#### Work item:
Beginning with the first line below, please restate each line exactly, down to and including the line containing "critical path, cell".

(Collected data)
○ ○ ○ ○ ○
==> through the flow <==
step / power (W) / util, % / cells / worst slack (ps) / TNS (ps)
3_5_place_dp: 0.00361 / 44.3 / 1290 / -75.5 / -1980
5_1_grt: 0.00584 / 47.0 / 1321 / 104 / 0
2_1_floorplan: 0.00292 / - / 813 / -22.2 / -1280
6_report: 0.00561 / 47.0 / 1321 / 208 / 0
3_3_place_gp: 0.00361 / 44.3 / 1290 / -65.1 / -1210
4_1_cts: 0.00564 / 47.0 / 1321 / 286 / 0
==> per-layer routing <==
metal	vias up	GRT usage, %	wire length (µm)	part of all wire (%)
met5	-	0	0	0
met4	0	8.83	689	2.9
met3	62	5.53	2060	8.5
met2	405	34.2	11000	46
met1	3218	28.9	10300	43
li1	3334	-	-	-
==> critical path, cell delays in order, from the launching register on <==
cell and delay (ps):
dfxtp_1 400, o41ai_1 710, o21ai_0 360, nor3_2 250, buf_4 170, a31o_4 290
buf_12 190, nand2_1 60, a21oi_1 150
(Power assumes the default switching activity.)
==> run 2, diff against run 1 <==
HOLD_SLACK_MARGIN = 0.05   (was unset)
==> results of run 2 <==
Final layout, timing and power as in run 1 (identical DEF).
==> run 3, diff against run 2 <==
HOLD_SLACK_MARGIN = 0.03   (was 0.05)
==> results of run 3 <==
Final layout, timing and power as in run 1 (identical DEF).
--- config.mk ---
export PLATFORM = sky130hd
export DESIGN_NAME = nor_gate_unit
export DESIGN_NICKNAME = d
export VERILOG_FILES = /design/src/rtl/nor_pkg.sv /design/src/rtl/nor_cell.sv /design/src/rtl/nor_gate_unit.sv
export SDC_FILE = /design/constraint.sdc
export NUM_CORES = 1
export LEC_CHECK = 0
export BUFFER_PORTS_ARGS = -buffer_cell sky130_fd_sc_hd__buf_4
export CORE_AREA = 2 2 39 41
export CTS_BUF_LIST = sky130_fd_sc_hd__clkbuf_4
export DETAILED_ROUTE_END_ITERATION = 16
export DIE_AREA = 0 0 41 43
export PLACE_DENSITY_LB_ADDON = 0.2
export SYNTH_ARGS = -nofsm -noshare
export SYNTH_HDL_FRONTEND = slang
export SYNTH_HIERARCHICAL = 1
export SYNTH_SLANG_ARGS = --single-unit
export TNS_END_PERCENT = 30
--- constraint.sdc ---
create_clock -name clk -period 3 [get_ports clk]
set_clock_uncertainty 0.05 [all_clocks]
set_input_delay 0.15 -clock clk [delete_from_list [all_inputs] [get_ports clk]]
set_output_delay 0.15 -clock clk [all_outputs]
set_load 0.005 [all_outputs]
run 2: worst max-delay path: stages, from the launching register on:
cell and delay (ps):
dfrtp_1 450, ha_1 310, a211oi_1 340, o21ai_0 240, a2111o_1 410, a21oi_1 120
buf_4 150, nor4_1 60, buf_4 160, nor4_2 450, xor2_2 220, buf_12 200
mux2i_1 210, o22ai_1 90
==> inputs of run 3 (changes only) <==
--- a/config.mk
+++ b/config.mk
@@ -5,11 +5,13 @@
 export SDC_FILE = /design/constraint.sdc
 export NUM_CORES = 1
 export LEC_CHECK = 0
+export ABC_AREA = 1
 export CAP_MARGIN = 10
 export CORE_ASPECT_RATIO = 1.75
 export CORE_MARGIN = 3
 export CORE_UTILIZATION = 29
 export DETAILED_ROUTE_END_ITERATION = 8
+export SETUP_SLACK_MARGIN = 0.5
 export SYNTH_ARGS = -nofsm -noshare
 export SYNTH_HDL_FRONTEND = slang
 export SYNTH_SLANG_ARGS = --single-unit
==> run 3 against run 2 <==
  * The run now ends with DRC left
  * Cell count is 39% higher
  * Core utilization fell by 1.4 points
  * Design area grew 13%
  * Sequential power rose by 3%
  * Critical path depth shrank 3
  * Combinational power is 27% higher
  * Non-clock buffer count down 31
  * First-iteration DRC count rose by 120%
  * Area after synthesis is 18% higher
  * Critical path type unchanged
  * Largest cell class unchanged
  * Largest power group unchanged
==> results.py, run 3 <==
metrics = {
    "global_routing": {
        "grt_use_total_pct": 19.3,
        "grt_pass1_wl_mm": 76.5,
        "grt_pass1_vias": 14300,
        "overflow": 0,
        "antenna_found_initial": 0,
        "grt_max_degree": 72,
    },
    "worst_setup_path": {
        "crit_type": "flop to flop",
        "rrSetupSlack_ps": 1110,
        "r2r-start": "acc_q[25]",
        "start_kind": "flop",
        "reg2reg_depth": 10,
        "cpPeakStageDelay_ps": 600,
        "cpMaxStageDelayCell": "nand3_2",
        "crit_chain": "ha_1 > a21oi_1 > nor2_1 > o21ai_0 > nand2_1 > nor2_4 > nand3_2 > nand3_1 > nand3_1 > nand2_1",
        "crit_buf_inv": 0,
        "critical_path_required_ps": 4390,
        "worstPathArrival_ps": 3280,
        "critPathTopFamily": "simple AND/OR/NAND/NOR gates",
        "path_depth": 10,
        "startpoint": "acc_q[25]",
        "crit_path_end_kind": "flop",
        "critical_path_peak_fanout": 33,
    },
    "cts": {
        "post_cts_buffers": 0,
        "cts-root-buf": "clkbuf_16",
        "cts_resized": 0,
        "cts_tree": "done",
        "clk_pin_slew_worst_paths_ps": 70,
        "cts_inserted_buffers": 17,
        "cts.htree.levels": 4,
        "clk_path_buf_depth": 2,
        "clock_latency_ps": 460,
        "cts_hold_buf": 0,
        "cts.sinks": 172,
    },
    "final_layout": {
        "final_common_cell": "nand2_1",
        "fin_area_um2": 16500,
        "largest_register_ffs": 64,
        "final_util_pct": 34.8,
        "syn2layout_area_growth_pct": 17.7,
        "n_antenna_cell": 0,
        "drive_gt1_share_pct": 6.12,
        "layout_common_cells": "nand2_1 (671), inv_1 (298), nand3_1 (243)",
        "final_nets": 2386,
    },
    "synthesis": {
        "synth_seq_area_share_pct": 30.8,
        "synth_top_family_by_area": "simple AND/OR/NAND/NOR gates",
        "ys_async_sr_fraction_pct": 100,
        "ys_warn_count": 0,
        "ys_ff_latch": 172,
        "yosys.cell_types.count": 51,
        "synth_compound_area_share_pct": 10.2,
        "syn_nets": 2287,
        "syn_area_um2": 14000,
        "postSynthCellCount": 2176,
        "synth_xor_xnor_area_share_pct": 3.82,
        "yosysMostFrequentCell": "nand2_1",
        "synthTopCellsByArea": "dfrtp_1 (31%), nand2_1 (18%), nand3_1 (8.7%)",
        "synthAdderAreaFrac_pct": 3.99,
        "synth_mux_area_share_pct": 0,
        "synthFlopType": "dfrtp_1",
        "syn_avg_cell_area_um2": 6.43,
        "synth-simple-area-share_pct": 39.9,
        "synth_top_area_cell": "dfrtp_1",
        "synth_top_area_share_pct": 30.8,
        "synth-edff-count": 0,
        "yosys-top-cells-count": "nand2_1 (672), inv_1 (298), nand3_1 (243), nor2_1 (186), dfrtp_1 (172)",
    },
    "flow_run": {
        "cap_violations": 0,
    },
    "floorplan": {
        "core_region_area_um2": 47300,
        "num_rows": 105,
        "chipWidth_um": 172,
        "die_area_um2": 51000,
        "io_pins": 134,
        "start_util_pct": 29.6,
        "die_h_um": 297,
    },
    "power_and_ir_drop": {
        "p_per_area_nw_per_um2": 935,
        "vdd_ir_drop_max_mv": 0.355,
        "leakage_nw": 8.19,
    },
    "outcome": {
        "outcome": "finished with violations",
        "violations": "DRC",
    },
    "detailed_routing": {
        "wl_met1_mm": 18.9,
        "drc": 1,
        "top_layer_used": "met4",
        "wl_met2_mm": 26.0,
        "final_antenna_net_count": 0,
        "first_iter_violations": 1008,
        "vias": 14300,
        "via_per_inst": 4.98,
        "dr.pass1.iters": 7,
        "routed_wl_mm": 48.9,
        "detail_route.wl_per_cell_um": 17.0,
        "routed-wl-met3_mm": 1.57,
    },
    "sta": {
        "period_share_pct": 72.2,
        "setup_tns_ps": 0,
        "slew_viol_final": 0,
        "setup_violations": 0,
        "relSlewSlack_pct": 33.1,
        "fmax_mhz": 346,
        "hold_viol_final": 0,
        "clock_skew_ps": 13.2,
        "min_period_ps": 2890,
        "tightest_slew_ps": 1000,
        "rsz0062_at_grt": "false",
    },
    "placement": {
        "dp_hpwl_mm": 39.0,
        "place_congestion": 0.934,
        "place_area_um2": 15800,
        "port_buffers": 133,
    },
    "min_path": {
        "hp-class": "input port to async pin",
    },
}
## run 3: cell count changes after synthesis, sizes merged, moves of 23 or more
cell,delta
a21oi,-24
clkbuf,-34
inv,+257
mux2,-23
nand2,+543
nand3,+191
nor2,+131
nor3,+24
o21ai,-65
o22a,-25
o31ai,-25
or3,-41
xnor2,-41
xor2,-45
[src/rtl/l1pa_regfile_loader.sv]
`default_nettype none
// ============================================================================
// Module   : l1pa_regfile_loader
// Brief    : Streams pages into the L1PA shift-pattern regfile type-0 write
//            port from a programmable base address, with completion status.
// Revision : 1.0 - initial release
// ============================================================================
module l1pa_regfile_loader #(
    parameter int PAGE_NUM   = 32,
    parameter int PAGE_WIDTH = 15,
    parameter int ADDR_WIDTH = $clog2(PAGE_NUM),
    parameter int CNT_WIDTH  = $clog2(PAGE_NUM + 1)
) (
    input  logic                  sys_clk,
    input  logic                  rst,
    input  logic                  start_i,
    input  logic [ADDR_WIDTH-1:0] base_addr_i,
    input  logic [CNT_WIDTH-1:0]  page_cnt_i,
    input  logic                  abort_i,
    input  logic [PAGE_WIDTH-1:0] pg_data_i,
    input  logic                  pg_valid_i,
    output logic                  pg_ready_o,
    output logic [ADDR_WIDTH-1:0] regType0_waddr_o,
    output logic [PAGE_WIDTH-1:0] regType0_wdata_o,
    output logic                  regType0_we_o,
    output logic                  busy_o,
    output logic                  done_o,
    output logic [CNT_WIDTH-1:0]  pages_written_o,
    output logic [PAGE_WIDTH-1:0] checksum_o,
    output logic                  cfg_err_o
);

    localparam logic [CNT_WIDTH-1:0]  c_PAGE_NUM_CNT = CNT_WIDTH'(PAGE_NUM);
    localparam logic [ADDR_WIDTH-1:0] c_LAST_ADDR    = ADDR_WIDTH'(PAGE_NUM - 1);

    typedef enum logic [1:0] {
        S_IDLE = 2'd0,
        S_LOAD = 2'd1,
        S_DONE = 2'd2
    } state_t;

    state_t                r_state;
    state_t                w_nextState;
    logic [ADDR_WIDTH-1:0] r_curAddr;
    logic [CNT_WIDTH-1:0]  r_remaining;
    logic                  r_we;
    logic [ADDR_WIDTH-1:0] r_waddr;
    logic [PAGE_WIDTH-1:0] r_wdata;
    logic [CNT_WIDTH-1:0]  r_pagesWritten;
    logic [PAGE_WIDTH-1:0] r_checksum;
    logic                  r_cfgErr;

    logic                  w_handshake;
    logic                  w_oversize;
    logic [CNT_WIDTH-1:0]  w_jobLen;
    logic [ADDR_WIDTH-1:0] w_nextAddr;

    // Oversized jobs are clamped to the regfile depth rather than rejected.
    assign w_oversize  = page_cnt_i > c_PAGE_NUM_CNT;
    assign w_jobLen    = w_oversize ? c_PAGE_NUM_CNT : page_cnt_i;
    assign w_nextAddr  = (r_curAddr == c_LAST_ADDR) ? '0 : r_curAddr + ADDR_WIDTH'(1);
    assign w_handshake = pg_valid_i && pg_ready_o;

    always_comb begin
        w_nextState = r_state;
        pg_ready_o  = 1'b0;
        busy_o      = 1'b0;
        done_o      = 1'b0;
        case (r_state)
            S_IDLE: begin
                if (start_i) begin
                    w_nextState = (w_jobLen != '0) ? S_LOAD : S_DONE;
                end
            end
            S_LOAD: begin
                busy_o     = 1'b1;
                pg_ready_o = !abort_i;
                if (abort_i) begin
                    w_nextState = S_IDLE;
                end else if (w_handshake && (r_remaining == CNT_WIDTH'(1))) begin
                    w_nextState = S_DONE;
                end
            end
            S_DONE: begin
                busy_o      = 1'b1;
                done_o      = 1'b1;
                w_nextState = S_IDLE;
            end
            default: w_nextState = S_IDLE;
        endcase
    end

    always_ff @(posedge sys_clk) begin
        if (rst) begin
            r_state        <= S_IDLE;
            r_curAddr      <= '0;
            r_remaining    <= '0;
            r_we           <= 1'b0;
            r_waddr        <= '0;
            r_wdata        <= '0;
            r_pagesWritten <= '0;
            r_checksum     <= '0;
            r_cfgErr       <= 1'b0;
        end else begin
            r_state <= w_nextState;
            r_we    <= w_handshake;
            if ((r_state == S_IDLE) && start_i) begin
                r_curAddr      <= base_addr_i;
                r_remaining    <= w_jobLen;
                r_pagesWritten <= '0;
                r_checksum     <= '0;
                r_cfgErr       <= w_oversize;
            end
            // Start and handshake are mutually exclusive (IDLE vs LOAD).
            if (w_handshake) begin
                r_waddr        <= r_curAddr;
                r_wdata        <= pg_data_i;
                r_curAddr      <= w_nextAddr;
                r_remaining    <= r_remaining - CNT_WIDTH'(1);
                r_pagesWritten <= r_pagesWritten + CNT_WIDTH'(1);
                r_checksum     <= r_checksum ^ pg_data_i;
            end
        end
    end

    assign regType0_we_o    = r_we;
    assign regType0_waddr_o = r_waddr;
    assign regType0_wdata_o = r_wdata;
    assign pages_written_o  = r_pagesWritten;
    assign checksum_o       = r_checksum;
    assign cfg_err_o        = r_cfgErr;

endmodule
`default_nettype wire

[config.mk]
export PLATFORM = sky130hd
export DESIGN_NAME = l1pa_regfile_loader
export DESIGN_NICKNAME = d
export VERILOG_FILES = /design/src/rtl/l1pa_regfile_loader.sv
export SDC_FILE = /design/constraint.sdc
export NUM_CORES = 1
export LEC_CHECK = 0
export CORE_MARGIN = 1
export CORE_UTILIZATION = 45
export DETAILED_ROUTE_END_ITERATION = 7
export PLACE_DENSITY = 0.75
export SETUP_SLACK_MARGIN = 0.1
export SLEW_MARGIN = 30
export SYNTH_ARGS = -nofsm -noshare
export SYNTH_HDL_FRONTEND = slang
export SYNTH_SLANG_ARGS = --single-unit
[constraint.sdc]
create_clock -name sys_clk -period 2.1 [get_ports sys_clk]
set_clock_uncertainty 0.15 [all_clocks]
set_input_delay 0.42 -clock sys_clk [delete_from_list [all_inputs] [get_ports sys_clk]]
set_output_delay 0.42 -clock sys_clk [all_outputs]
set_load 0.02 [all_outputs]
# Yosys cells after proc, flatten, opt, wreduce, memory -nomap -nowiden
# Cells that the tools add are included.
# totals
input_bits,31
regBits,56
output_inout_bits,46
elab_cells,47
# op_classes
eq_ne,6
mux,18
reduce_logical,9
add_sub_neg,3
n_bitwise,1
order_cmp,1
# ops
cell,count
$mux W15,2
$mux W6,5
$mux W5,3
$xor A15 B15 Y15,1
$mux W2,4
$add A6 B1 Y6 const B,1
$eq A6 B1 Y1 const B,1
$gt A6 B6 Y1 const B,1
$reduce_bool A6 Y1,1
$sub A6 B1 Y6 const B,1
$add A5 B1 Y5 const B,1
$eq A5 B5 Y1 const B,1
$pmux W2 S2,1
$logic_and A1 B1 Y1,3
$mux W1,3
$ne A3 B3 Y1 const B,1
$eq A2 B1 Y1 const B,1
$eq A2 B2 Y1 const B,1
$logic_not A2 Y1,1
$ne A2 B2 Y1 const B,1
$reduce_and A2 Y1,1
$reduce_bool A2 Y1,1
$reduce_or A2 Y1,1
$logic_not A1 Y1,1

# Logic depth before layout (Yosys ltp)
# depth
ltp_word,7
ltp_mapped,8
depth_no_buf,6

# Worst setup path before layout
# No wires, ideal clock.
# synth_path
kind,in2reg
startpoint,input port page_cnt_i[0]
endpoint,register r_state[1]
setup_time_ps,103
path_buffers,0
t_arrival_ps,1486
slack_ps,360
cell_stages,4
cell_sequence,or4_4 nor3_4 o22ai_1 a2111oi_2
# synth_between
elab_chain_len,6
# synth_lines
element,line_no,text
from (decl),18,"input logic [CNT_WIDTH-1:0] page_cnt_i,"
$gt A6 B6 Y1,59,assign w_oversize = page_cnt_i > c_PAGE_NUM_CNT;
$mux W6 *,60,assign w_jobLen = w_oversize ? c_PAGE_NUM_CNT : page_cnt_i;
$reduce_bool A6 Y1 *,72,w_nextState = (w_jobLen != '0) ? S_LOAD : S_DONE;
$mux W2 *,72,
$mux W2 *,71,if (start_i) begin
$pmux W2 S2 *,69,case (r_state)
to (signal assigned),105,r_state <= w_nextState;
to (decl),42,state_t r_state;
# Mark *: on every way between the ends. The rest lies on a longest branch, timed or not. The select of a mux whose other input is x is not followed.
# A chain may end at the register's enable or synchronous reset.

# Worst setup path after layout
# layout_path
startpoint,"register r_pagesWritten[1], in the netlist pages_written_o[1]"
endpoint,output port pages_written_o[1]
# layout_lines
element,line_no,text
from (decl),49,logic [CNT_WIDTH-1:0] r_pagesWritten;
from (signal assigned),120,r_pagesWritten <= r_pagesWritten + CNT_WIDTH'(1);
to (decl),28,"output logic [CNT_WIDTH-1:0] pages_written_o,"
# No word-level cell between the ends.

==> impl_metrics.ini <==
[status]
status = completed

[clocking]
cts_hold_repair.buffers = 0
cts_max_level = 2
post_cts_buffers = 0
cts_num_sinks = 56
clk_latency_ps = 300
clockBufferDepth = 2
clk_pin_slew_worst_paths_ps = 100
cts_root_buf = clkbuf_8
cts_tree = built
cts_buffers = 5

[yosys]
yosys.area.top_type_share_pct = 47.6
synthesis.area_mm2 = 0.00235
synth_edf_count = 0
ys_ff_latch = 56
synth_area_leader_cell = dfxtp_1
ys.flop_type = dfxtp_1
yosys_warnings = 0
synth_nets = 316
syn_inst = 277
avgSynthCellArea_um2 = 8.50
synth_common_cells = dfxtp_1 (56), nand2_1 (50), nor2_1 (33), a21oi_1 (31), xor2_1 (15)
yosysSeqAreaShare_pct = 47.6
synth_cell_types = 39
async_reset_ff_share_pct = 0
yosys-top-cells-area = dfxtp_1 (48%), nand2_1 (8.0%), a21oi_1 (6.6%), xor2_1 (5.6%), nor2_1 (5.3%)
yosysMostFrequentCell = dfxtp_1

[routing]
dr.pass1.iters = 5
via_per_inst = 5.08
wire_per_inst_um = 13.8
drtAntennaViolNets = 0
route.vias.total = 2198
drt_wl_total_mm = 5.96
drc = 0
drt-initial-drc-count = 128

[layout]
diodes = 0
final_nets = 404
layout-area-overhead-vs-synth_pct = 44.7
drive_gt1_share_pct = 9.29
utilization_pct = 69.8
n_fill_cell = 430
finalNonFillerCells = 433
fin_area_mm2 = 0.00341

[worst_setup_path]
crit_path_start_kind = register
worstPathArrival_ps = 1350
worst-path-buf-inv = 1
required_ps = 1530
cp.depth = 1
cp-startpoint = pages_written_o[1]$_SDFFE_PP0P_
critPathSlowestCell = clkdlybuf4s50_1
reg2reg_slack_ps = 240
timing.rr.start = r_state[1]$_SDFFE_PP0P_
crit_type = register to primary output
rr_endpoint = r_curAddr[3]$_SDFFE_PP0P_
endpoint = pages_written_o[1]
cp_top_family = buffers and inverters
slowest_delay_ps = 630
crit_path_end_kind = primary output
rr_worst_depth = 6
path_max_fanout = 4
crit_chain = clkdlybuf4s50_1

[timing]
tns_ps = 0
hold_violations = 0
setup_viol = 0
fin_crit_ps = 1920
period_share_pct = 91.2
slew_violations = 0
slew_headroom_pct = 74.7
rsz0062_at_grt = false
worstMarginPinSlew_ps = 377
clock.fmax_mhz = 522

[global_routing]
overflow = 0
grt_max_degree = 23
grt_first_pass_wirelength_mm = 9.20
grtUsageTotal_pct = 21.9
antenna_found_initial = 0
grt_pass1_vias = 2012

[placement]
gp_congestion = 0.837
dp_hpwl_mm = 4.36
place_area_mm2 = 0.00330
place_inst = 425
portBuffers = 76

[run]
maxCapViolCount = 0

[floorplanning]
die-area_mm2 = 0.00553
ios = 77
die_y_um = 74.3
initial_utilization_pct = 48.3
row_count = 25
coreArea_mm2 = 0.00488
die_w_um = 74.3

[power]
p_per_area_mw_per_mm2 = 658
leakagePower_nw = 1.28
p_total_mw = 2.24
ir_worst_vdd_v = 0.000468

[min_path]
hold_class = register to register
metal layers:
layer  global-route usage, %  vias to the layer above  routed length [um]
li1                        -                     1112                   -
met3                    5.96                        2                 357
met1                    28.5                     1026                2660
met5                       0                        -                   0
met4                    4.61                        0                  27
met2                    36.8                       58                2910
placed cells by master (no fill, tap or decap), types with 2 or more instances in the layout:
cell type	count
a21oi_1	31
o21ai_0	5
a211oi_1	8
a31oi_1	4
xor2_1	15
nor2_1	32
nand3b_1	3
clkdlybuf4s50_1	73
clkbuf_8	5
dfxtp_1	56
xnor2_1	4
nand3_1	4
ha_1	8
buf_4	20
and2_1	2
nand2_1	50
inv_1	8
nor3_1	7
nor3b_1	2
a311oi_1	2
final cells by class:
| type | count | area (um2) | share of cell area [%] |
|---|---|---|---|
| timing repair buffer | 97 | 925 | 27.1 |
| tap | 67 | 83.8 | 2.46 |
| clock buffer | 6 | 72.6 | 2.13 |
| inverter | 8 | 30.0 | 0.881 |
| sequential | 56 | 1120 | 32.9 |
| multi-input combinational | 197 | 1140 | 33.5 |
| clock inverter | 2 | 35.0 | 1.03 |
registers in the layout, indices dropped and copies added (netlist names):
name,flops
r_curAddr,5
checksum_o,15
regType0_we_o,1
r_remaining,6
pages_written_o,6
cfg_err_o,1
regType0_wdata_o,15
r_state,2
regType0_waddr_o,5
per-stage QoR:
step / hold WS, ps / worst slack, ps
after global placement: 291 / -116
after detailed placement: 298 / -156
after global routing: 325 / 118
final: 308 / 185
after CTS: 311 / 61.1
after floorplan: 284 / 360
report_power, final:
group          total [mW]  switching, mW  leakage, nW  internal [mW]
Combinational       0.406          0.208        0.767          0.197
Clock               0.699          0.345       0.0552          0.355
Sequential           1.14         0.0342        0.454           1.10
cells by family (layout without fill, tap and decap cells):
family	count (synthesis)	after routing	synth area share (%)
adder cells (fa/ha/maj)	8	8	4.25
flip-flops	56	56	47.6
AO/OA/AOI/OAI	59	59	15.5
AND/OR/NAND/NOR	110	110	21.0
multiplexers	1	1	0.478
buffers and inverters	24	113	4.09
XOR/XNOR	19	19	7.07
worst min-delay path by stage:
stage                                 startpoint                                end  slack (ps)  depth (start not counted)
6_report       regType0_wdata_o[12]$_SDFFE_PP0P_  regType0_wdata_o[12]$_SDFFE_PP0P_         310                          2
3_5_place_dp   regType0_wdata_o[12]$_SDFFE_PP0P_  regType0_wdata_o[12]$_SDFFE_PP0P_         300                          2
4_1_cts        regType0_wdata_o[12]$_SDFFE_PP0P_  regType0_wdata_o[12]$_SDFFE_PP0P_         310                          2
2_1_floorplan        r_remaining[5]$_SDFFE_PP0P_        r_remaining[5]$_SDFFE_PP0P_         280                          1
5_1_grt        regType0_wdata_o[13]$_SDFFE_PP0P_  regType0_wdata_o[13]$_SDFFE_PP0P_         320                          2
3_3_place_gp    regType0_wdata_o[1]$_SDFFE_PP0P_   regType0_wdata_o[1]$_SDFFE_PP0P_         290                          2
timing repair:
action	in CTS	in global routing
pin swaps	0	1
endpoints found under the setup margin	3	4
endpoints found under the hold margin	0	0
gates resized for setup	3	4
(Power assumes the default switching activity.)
○ ○ ○ ○ ○
#### Completed exercise:
==> through the flow <==
step / power (W) / util, % / cells / worst slack (ps) / TNS (ps)
3_5_place_dp: 0.00361 / 44.3 / 1290 / -75.5 / -1980
5_1_grt: 0.00584 / 47.0 / 1321 / 104 / 0
2_1_floorplan: 0.00292 / - / 813 / -22.2 / -1280
6_report: 0.00561 / 47.0 / 1321 / 208 / 0
3_3_place_gp: 0.00361 / 44.3 / 1290 / -65.1 / -1210
4_1_cts: 0.00564 / 47.0 / 1321 / 286 / 0
==> per-layer routing <==
metal	vias up	GRT usage, %	wire length (µm)	part of all wire (%)
met5	-	0	0	0
met4	0	8.83	689	2.9
met3	62	5.53	2060	8.5
met2	405	34.2	11000	46
met1	3218	28.9	10300	43
li1	3334	-	-	-
==> critical path, cell delays in order, from the launching register on <==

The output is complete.